Nitrites are ubiquitous environmental contaminants present in drinking water and foods. Nitrosamines can be formed endogenously from nitrate and nitrite and secondary amines or may be present in food, tobacco smoke, and drinking water. The major goal of this work was to evaluate the cytotoxic, reactive oxygen species (ROS)-producing and genotoxic effects of nitrite and nitrosamines and the possible protection by ascorbic acid in HepG2 cells. It was found that nitrite, N-nitrosodimethylamine (NDMA), N-nitrosodiethylamine (NDEA), and N-nitrosomorpholine (NMOR) decreased cell viability, increased intracellular ROS production, and caused genotoxicity.
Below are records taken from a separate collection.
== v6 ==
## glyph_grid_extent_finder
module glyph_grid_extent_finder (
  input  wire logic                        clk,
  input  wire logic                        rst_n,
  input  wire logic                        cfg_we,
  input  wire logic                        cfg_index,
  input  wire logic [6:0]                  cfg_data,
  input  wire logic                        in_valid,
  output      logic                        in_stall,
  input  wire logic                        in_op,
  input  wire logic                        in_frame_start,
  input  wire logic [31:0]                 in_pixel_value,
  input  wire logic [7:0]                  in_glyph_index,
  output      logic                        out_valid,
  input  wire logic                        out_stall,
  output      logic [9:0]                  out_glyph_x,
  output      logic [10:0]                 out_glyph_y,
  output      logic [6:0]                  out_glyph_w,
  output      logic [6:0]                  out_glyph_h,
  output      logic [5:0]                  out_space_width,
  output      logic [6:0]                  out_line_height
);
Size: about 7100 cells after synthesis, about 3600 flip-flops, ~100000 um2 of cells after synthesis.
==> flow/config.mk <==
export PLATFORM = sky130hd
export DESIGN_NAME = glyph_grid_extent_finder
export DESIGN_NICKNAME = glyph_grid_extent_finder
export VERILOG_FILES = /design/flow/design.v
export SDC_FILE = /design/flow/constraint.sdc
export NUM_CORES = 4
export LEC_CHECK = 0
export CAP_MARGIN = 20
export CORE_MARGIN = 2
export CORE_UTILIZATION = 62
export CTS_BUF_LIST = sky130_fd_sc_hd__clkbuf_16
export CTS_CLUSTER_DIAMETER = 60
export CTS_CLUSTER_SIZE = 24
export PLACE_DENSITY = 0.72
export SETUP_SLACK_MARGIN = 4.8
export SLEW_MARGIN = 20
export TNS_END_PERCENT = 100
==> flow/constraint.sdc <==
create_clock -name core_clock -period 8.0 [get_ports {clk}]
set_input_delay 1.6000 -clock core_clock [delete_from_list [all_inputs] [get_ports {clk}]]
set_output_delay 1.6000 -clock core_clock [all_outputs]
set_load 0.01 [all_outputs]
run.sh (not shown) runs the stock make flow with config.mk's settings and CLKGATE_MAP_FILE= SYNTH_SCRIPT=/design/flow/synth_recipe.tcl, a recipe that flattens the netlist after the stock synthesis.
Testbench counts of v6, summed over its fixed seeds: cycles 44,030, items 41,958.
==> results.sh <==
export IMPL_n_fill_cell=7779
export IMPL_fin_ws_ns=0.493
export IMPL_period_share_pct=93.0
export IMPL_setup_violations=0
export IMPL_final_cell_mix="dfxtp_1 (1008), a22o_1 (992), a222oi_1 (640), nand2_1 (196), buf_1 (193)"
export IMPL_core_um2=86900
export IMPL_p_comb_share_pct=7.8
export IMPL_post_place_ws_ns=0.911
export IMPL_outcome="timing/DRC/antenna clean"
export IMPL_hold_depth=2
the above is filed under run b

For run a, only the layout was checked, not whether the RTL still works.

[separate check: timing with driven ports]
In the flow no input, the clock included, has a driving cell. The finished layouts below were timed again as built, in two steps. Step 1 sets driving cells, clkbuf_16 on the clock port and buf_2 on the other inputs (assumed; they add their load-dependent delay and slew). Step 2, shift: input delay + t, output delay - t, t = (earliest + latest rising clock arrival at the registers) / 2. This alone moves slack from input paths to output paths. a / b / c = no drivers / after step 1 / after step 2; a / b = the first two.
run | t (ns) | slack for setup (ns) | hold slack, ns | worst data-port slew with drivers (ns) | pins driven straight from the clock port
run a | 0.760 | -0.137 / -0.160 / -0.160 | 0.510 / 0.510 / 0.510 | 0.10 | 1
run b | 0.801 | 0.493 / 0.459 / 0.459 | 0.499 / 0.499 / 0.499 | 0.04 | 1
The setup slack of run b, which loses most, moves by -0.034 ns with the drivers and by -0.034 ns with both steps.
From an optimization exercise on the open Yosys and OpenROAD flow, aimed at a short achievable clock period and few clock cycles; shortcuts taken in it are not production practice. The RTL was checked by simulation tests, not by an equivalence proof against the original design. No activity file was given, so power comes from the tool's default toggle rates.

==> inputs of trial 15 <==
// rv_core
module rv_core (
	input  logic      Clk,
	input  logic      rst_n,
	input  rv_isa_pkg::word_t     i_imem_rdata,
	input  rv_isa_pkg::word_t     i_dmem_rdata,
	output rv_isa_pkg::mem_addr_t o_imem_addr,
	output logic      o_dmem_ren,
	output logic      o_dmem_wen,
	output rv_isa_pkg::mem_addr_t o_dmem_addr,
	output rv_isa_pkg::word_t     o_dmem_wdata
);
	logic     id_valid;
	rv_isa_pkg::word_t    ir;
	rv_isa_pkg::word_t    id_pc;
	logic     id_pred_taken;
	rv_isa_pkg::word_t    id_jalr_pred;
	rv_isa_pkg::opcode_t  opcode;
	rv_isa_pkg::funct3_t  funct3;
	rv_isa_pkg::reg_idx_t rs1;
	rv_isa_pkg::reg_idx_t rs2;
	rv_isa_pkg::reg_idx_t rd;
	logic     is_rtype;
	logic     is_itype;
	logic     is_load;
	logic     is_store;
	logic     is_branch;
	logic     is_jal;
	logic     is_jalr;
	logic     use_rs1;
	logic     use_rs2;
	logic     wen;
	logic [9:0] sel;
	logic     sra;
	logic [6:0] mis;
	logic     f3_eq;
	logic     f3_ne;
	logic     f3_lt;
	logic     f3_ge;
	logic     f3_ltu;
	logic     f3_geu;
	logic     use_b_rs2;
	rv_isa_pkg::word_t    jalr_q0;
	rv_isa_pkg::word_t    jalr_q1;
	rv_isa_pkg::word_t    op_a;
	rv_isa_pkg::word_t    op_b;
	rv_isa_pkg::word_t    st_data;
	rv_isa_pkg::word_t    imm_i;
	rv_isa_pkg::word_t    imm_s;
	rv_isa_pkg::word_t    imm_b;
	rv_isa_pkg::word_t    rs1_data;
	rv_isa_pkg::word_t    rs2_data;
	rv_isa_pkg::word_t    rs1_val;
	rv_isa_pkg::word_t    rs2_val;
	rv_isa_pkg::word_t    pc_inc;
	rv_isa_pkg::word_t    alt_pc;
	logic     stall;
	logic     bubble;
	logic     ex_rs1;
	logic     mem_rs1;
	logic     ex_rs2;
	logic     mem_rs2;
	logic     redirect;
	rv_isa_pkg::word_t    redirect_pc;
	logic     upd_br;
	logic [1:0] upd_ctr;
	logic [1:0] id_ctr;
	logic     upd_jalr;
	logic [8:2] upd_pc;
	logic [11:1] upd_tgt;
	rv_isa_pkg::word_t    ex_result;
	rv_isa_pkg::reg_idx_t ex_rd;
	logic     ex_wen;
	logic     ex_is_load;
	rv_isa_pkg::reg_idx_t mem_rd;
	logic     mem_wen;
	rv_isa_pkg::word_t    mem_result;
	rv_fetch_decode u_fetch (
		.Clk           (Clk),
		.rst_n         (rst_n),
  ...
make LEC_CHECK=0 ABC_CLOCK_PERIOD_IN_PS=2700 CAP_MARGIN=20 CORE_MARGIN=2 CORE_UTILIZATION=40 SETUP_SLACK_MARGIN=3.3 SLEW_MARGIN=20 finish   # period 6.0 ns
run.sh (not shown) runs the stock make flow with config.mk's settings and CLKGATE_MAP_FILE= SYNTH_SCRIPT=/design/flow/synth_recipe.tcl, a recipe that flattens the netlist after the stock synthesis.
==> inputs of trial 80, as changes to trial 15 <==
--- a/flow/design.v
+++ b/flow/design.v
@@ -67,14 +67,16 @@
 	output logic      o_pred_taken,
 	output logic [1:0] o_ctr,
 	output rv_isa_pkg::word_t     o_jalr_pred
 );
 	localparam int BHT_N = 64;
 	localparam int BTB_N = 16;
 	rv_isa_pkg::word_t pc;
+	rv_isa_pkg::word_t pc_d;
+	rv_isa_pkg::mem_addr_t pc_port_n;
 	rv_isa_pkg::word_t fi;
 	rv_isa_pkg::word_t pc_seq;
 	rv_isa_pkg::word_t imm_j;
 	rv_isa_pkg::word_t imm_b;
 	rv_isa_pkg::word_t t_jal;
 	rv_isa_pkg::word_t t_br;
 	rv_isa_pkg::word_t t_jalr;
@@ -97,15 +99,15 @@
 	logic [1:0] bht_ctr;
 	logic btb_hit;
 	logic [1:0]  bht     [BHT_N];
 	logic        btb_v   [BTB_N];
 	logic [2:0]  btb_tag [BTB_N];
 	logic [11:1] btb_tgt [BTB_N];
 	assign fi = i_imem_rdata;
-	assign o_imem_addr = pc[rv_isa_pkg::XLEN-1:2];
+	assign o_imem_addr = ~pc_port_n;
 	assign f_jal  = (fi[6:0] == rv_isa_pkg::OP_JAL);
 	assign f_br   = (fi[6:0] == rv_isa_pkg::OP_BRANCH);
 	assign f_jalr = (fi[6:0] == rv_isa_pkg::OP_JALR);
 	assign imm_b = {{19{fi[31]}}, fi[31], fi[7], fi[30:25], fi[11:8], 1'b0};
 	assign imm_j = {{11{fi[31]}}, fi[31], fi[19:12], fi[20], fi[30:21], 1'b0};
 	always_comb begin
 		bht_ctr = '0;
@@ -149,32 +151,44 @@
 	assign t_br  = {(co_b == fi[31]) ? pc[31:13] : (co_b ? pc_hi_p : pc_hi_m), lo_b};
 	assign t_jal = {(co_j == fi[31]) ? pc[31:21] : (co_j ? pc_jhi_p : pc_jhi_m), lo_j};
 	assign t_jalr = {pc[31:12], btb_tgt[pc[5:2]], 1'b0};
 	assign take_jalr = f_jalr && btb_hit;
 	assign take_seq  = !(f_jal || f_br_pred || take_jalr);
 	assign pred_npc = ({32{f_jal}} & t_jal) | ({32{f_br_pred}} & t_br) |
 		({32{take_jalr}} & t_jalr) | ({32{take_seq}} & pc_seq);
-	always_ff @(posedge Clk) begin
+	always_comb begin
 		if (!rst_n) begin
-			pc <= '0;
+			pc_d = '0;
 		end else if (i_redirect) begin
-			pc <= i_redirect_pc;
+			pc_d = i_redirect_pc;
 		end else if (!i_stall) begin
-			pc <= pred_npc;
+			pc_d = pred_npc;
+		end else begin
+			pc_d = pc;
 		end
 	end
 	always_ff @(posedge Clk) begin
+		pc        <= pc_d;
+		pc_port_n <= ~pc_d[rv_isa_pkg::XLEN-1:2];
+	end
+	always_ff @(posedge Clk) begin
 		if (!rst_n || i_redirect) begin
 			o_valid <= 1'b0;
 		end else if (!i_stall) begin
 			o_valid <= 1'b1;
 		end
 	end
 	always_ff @(posedge Clk) begin
-		if (!i_stall) begin
+		if (!rst_n) begin
+			o_ir         <= '0;
+			o_pc         <= '0;
+			o_pred_taken <= 1'b0;
+			o_ctr        <= '0;
+			o_jalr_pred  <= '0;
+		end else if (!i_stall) begin
 			o_ir         <= fi;
 			o_pc         <= pc;
 			o_pred_taken <= f_br_pred;
 			o_ctr        <= bht_ctr;
 			o_jalr_pred  <= btb_hit ? t_jalr : pc_seq;
 		end
 	end
@@ -306,14 +320,39 @@
 				assign zeros[l+1][i] = zeros[l][i];
 			end
 		end
 	end
 	assign o_inc = i_x ^ {ones[L][W-2:0], 1'b1};
 	assign o_dec = i_x ^ {zeros[L][W-2:0], 1'b1};
 endmodule
+module rv_ltu #(
+	parameter int W = 32,
+	parameter int L = 5
+) (
+	input  logic [W-1:0] i_a,
+	input  logic [W-1:0] i_b,
+	output logic         o_ltu
+);
+	logic [W-1:0] g [0:L];
+	logic [W-1:0] t [0:L];
+	assign g[0] = i_a & ~i_b;
+	assign t[0] = i_a | ~i_b;
+	for (genvar l = 0; l < L; l++) begin : g_lvl
+		for (genvar i = 0; i < W; i++) begin : g_bit
+			if (i >= (1 << l)) begin : g_comb
+				assign g[l+1][i] = g[l][i] | (t[l][i] & g[l][i-(1<<l)]);
+				assign t[l+1][i] = t[l][i] & t[l][i-(1<<l)];
+			end else begin : g_pass
+				assign g[l+1][i] = g[l][i];
+				assign t[l+1][i] = t[l][i];
+			end
+		end
+	end
+	assign o_ltu = !(g[L][W-1] | t[L][W-1]);
+endmodule
 module rv_execute (
 	input  logic      Clk,
 	input  logic      rst_n,
 	input  logic      i_bubble,
 	input  rv_isa_pkg::reg_idx_t  i_rd,
 	input  rv_isa_pkg::word_t     i_op_a,
 	input  rv_isa_pkg::word_t     i_op_b,
@@ -368,14 +407,18 @@
 	localparam int M_LT  = 2;
 	localparam int M_GE  = 3;
 	localparam int M_LTU = 4;
 	localparam int M_GEU = 5;
 	localparam int M_ANY = 6;
 	rv_isa_pkg::word_t a;
 	rv_isa_pkg::word_t b;
+	rv_isa_pkg::word_t a_s;
+	rv_isa_pkg::word_t b_s;
+	rv_isa_pkg::word_t a_c;
+	rv_isa_pkg::word_t b_c;
 	rv_isa_pkg::word_t sdata;
 	rv_isa_pkg::word_t link;
 	rv_isa_pkg::word_t alt_pc;
 	rv_isa_pkg::word_t q0;
 	rv_isa_pkg::word_t q1;
 	logic [8:2] pcl;
 	logic [9:0] sel;
@@ -424,14 +467,27 @@
 			is_load   <= i_is_load;
 			is_store  <= i_is_store;
 			wen       <= i_wen;
 			mis       <= i_mis;
 		end
 	end
 	always_ff @(posedge Clk) begin
+		if (!rst_n) begin
+			a_s <= '1;
+			b_s <= '1;
+			a_c <= '0;
+			b_c <= '0;
+		end else begin
+			a_s <= i_op_a;
+			b_s <= i_op_b;
+			a_c <= i_op_a;
+			b_c <= i_op_b;
+		end
+	end
+	always_ff @(posedge Clk) begin
 		a          <= i_op_a;
 		b          <= i_op_b;
 		sdata      <= i_store_data;
 		link       <= i_link;
 		alt_pc     <= i_alt_pc;
 		q0         <= i_jalr_q0;
 		q1         <= i_jalr_q1;
@@ -439,47 +495,51 @@
 		sel        <= i_sel;
 		sra        <= i_sra;
 		pred_taken <= i_pred_taken;
 		ctr        <= i_ctr;
 		rd         <= i_rd;
 	end
 	rv_adder #(.W(32)) u_add (
-		.i_a    (a),
-		.i_b    (b),
+		.i_a    (a_s),
+		.i_b    (b_s),
 		.i_cin  (1'b0),
 		.o_sum  (sum_add),
 		.o_cout (cout_add)
 	);
 	rv_adder #(.W(32)) u_sub (
 		.i_a    (a),
 		.i_b    (~b),
 		.i_cin  (1'b1),
 		.o_sum  (sum_sub),
 		.o_cout (cout_sub)
 	);
 	assign sll = a << b[4:0];
 	assign sr  = rv_isa_pkg::word_t'({{32{sra & a[31]}}, a} >> b[4:0]);
-	assign eq  = (a == b);
-	assign ltu = !cout_sub;
-	assign lt  = (a[31] ^ b[31]) ? a[31] : ltu;
+	assign eq  = (a_c == b_c);
+	rv_ltu #(.W(32), .L(5)) u_ltu (
+		.i_a   (a_c),
+		.i_b   (b_c),
+		.o_ltu (ltu)
+	);
+	assign lt  = (a_c[31] ^ b_c[31]) ? a_c[31] : ltu;
 	assign o_ex_result =
 		({32{sel[S_ADD]}}  & sum_add) |
 		({32{sel[S_SUB]}}  & sum_sub) |
 		({32{sel[S_XOR]}}  & (a ^ b)) |
 		({32{sel[S_OR]}}   & (a | b)) |
 		({32{sel[S_AND]}}  & (a & b)) |
 		({32{sel[S_SLL]}}  & sll) |
 		({32{sel[S_SR]}}   & sr) |
 		{31'b0, sel[S_SLT] & lt} |
 		{31'b0, sel[S_SLTU] & ltu} |
 		({32{sel[S_LINK]}} & link);
 	assign mis_br = (mis[M_EQ] & eq) | (mis[M_NE] & !eq) |
 		(mis[M_LT] & lt) | (mis[M_GE] & !lt) |
 		(mis[M_LTU] & ltu) | (mis[M_GEU] & !ltu) | mis[M_ANY];
-	assign mis_jalr = is_jalr && (a != q0) && (a != q1);
+	assign mis_jalr = is_jalr && (a_c != q0) && (a_c != q1);
 	assign taken = pred_taken ^ mis_br;
 	assign o_redirect    = mis_br || mis_jalr;
 	assign o_redirect_pc = is_jalr ? {sum_add[31:1], 1'b0} : alt_pc;
 	always_ff @(posedge Clk) begin
 		if (!rst_n) begin
 			upd_br   <= 1'b0;
 			upd_jalr <= 1'b0;
- ABC_AREA: default -> 1
- SETUP_SLACK_MARGIN: 3.3 -> 3.5
==> run summary <==
Of trial 80 and trial 15, trial 80 has the higher sequential cell count (gap 154). Against trial 80, the power of trial 15 is larger by about 7%. Between trial 15 and trial 80, the lower sequential share of layout area is in trial 80 (gap 3.4 points). Of trial 80 and trial 15, trial 80 has the higher cell count (gap about 50%, measured against trial 15). Clock power: trial 80 is higher than trial 15 (about 7%). Between trial 15 and trial 80, the lower first-iteration DRC count is in trial 15 (gap about 22%, measured against trial 80). Design area: trial 80 is higher than trial 15 (about 14%). Of trial 80 and trial 15, trial 80 has the higher synthesized cell count (gap 72%, measured against trial 15). In trial 80 the global-route usage is higher than in trial 15, by 1.9 points. Against trial 80, the hold slack of trial 15 is worse by 0.031 ns.
==> figures <==
	trial 15	trial 80
Outcome	finished clean	finished clean
Yosys top cell area share	44.1%	36.9%
Met1 Use GR	43.5%	44.1%
Combinational group power	13.9 mW	10.4 mW
Vias in the first global route	76,823	101,356
Cell mode on critical path	sky130_fd_sc_hd__buf_12	sky130_fd_sc_hd__nand2_1
Clock transition at the registers of the reported paths	0.07 ns	0.06 ns
Pwr dens	340 nW/um^2	281 nW/um^2
Sequential power	16.7 mW	16.5 mW
Vias after detailed routing	79,972	110,409
Part of the Yosys area used for sequential elements	52.4%	48.9%
Area of the core	251,000 sq um	279,000 sq um
Crit path setup slack, layout	2.22 ns	3.01 ns
Routed metal-1 wirelength	160,000 um	191,000 um
Leak Pwr	46.9 nW	58.6 nW
Number of synthesized flops with an enable pin	1,475	1,376
TritonCTS sink count	1,893	2,047
Wire length per cell after detailed routing	35.4 um	28.6 um
Total number of sequential cells	1,893	2,047
Critical Path AT	4.58 ns	3.70 ns
Depth of the most critical reg-to-reg path	13	18
Worst IR drop on VDD	0.295 mV	0.292 mV
Testbench counts of trial 15, summed over its fixed seeds: cycles 144,246.
Testbench counts of trial 80, summed over its fixed seeds: cycles 144,246.

==> re-timing with driven ports <==
Ports are ideal in the flow. The routed layouts listed here were re-timed in OpenROAD. Step 1, drivers: a clkbuf_16 drives Clk and a buf_2 each remaining input, both assumed. Step 2 times the ports against the registers' clock, not the clock port: input delays grow and output delays shrink by t, the midpoint of the rising clock arrivals with the driver on. Three values: ideal, step 1, step 2; two values: the first two.
run | t (ns) | setup WS [ns] | slew at the worst register clock pin (ns) | cell pins on the clock port's net
trial 15 | 0.965 | 2.215 / 2.215 / 1.389 | 0.07 / 0.07 | 1
trial 80 | 0.995 | 3.012 / 3.012 / 2.128 | 0.07 / 0.07 | 1
After both steps every run listed still meets setup and hold. For trial 80, which loses most, drivers alone change the setup slack by 0.000 ns; drivers and shift together by -0.884 ns.
From an optimization exercise on the open Yosys and OpenROAD flow, aimed at small area; shortcuts taken in it are not production practice. Function was checked by simulation only, so behaviour that the tests miss may differ from the original. No activity file was given, so power comes from the tool's default toggle rates. The clock port is modelled as an ideal driver; clocking choices that lean on that would not hold on a real chip.

Setup of job 5522:
Design double_ended_queue_top, start of the top module:
module double_ended_queue_top (
   input  logic        clock,
   input  logic        reset,
   input  logic        req_tvalid,
   output logic        req_tready,
   input  logic [31:0] req_tdata,
   input  logic [2:0]  req_tuser,
   output logic        rsp_tvalid,
   input  logic        rsp_tready,
   output logic [31:0] rsp_tdata,
   output logic [1:0]  rsp_tuser,
   output logic        rsp_tlast
);
clock: 5.0 ns
lec_check: 0
cap_margin: 20
core_margin: 2
core_utilization: 70
slew_margin: 20
synth_hierarchical: 1
standard.sh (not shown) runs the stock make flow with config.mk's settings and CLKGATE_MAP_FILE= SYNTH_SCRIPT=/design/flow/synth_recipe.tcl, a recipe that flattens the netlist after the stock synthesis.
==> flow/flow/run.sh <==
#!/bin/bash
# Standard ORFS layout (the standard.sh), with three changes:
#  - port buffers are buf_1 cells instead of the tool's default pick;
#  - CTS clusters more sinks per leaf buffer and adds no dummy loads;
#  - before global placement, flow/downsize.tcl sets small combinational
#    cells to drive strength 1 and the row-enable/select AND gates to and2_4.
# make's full output goes to standard.log; ORFS keeps each step's log under orfs/logs.
set -euo pipefail
bash standard.sh \
  "BUFFER_PORTS_ARGS=-buffer_cell sky130_fd_sc_hd__buf_1" \
  "CTS_ARGS=-sink_clustering_enable -repair_clock_nets -dont_use_dummy_load -buf_list sky130_fd_sc_hd__clkbuf_16 -sink_clustering_size 32 -sink_clustering_max_diameter 150" \
  "PRE_GLOBAL_PLACE_TCL=$(pwd)/flow/downsize.tcl" \
  finish > standard.log 2>&1
==> flow/flow/downsize.tcl <==
# Before global placement: set small combinational cells to drive strength 1
# (synthesis picks larger drives for some small gates), and give the AND
# gates that drive a whole row of the buffer (row enables and read selects)
# drive strength 4. Placement's repair and the later timing repair still
# size cells wherever load or timing needs it.
set db [ord::get_db]
set n_small 0
set n_big 0
foreach inst [[ord::get_db_block] getInsts] {
  set master [$inst getMaster]
  set name [$master getName]
  if {![regexp {^(sky130_fd_sc_hd__([a-z0-9]+))_([0-9]+)$} $name -> base kind size]} { continue }
  if {[string match "*df*" $kind] || [string match "*dl*" $kind] || [string match "tap*" $kind]} { continue }
  set fanout 0
  foreach it [$inst getITerms] {
    if {[$it isOutputSignal]} {
      set net [$it getNet]
      if {$net ne "NULL"} { set fanout [expr {max($fanout, [llength [$net getITerms]] - 1)}] }
    }
  }
  if {$fanout >= 12} {
    if {$kind eq "and2" && $size ne "4"} {
      $inst swapMaster [$db findMaster "${base}_4"]
      incr n_big
    }
    continue
  }
  if {$size eq "1"} { continue }
  set small [$db findMaster "${base}_1"]
  if {$small eq "NULL"} { continue }
  $inst swapMaster $small
  incr n_small
}
puts "downsize.tcl: $n_small cells set to drive strength 1, $n_big row drivers to and2_4"
## Diff of input files: job 7604 against job 5522
# job 5522
export LEC_CHECK = 0
export CAP_MARGIN = 20
export CORE_MARGIN = 2
export CORE_UTILIZATION = 70
export SLEW_MARGIN = 20
export SYNTH_HIERARCHICAL = 1
create_clock -name core_clock -period 5.0 [get_ports {clock}]
# job 7604
export LEC_CHECK = 0
export CAP_MARGIN = 20
export CORE_MARGIN = 2
export CORE_UTILIZATION = 60
export SLEW_MARGIN = 20
export SYNTH_HIERARCHICAL = 1
create_clock -name core_clock -period 5.0 [get_ports {clock}]
diff --git a/flow/flow/run.sh b/flow/flow/run.sh
--- a/flow/flow/run.sh
+++ b/flow/flow/run.sh
@@ -4 +4,2 @@
-#  - CTS clusters more sinks per leaf buffer and adds no dummy loads;
+#  - CTS clusters more sinks per leaf buffer, uses small root/tree buffers
+#    and adds no dummy loads;
@@ -6 +7 @@
-#    cells to drive strength 1 and the row-enable/select AND gates to and2_4.
+#    cells to drive strength 1 and sizes the row-enable/select AND gates.
@@ -11 +12 @@
-  "CTS_ARGS=-sink_clustering_enable -repair_clock_nets -dont_use_dummy_load -buf_list sky130_fd_sc_hd__clkbuf_16 -sink_clustering_size 32 -sink_clustering_max_diameter 150" \
+  "CTS_ARGS=-sink_clustering_enable -repair_clock_nets -dont_use_dummy_load -buf_list sky130_fd_sc_hd__clkbuf_16 -root_buf sky130_fd_sc_hd__clkbuf_4 -tree_buf sky130_fd_sc_hd__clkbuf_4 -sink_clustering_size 32 -sink_clustering_max_diameter 150" \
diff --git a/flow/flow/downsize.tcl b/flow/flow/downsize.tcl
--- a/flow/flow/downsize.tcl
+++ b/flow/flow/downsize.tcl
@@ -2,4 +2,5 @@
-# (synthesis picks larger drives for some small gates), and give the AND
-# gates that drive a whole row of the buffer (row enables and read selects)
-# drive strength 4. Placement's repair and the later timing repair still
-# size cells wherever load or timing needs it.
+# (synthesis picks larger drives for some small gates), and size the AND
+# gates that drive a whole row of the buffer: and2_4 for the row write
+# enables (32 flip-flop enable pins each), and2_2 for the read selects.
+# Placement's repair and the later timing repair still size cells wherever
+# load or timing needs it.
@@ -14,0 +16 @@
+  set to_flops 0
@@ -18 +20,5 @@
-      if {$net ne "NULL"} { set fanout [expr {max($fanout, [llength [$net getITerms]] - 1)}] }
+      if {$net eq "NULL"} { continue }
+      set fanout [expr {max($fanout, [llength [$net getITerms]] - 1)}]
+      foreach sink [$net getITerms] {
+        if {[string match "*edfxtp*" [[[$sink getInst] getMaster] getName]]} { set to_flops 1 }
+      }
@@ -22,3 +28,6 @@
-    if {$kind eq "and2" && $size ne "4"} {
-      $inst swapMaster [$db findMaster "${base}_4"]
-      incr n_big
+    if {$kind eq "and2"} {
+      set want [expr {$to_flops ? "${base}_4" : "${base}_2"}]
+      if {$name ne $want} {
+        $inst swapMaster [$db findMaster $want]
+        incr n_big
+      }
@@ -34 +43 @@
-puts "downsize.tcl: $n_small cells set to drive strength 1, $n_big row drivers to and2_4"
+puts "downsize.tcl: $n_small cells set to drive strength 1, $n_big row drivers resized"
Findings:
The run showing the smaller routability congestion estimate from global placement is job 7604.
Job 7604 against job 5522: fraction of the core area covered by cells at the end of the flow went down, clock slew seen by the registers of the worst setup and hold paths did not really move, final critical-path required period went up.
Compared to untreated cells as determined by alkaline Comet assay, nitrite, NDMA, NDEA, and NMOR raised the tail intensity up to 1.18-, 3.79-, 4.24-, and 4.16-fold, respectively. Ascorbic acid (AA, 10 microM) increased cell viability and reduced ROS production significantly (p < 0.05). Additionally, AA treatment decreased the tail intensity caused by nitrite, NDMA, NDEA, and NMOR to 33.74%, 58.6%, 44.32%, and 43.97%, respectively. It can be concluded that ascorbic acid was able to reduce both tail intensity and tail moment in all of the nitrosamine treatments, particularly in NDMA. AA protected HepG2 cells against genotoxic effects caused by nitrosamines. This protection might be through different mechanisms, some of which are not still understood in depth. The future interest will be to understand which pathways are influenced by antioxidants, particularly by AA, and the outcomes of this prevention in other cell line types.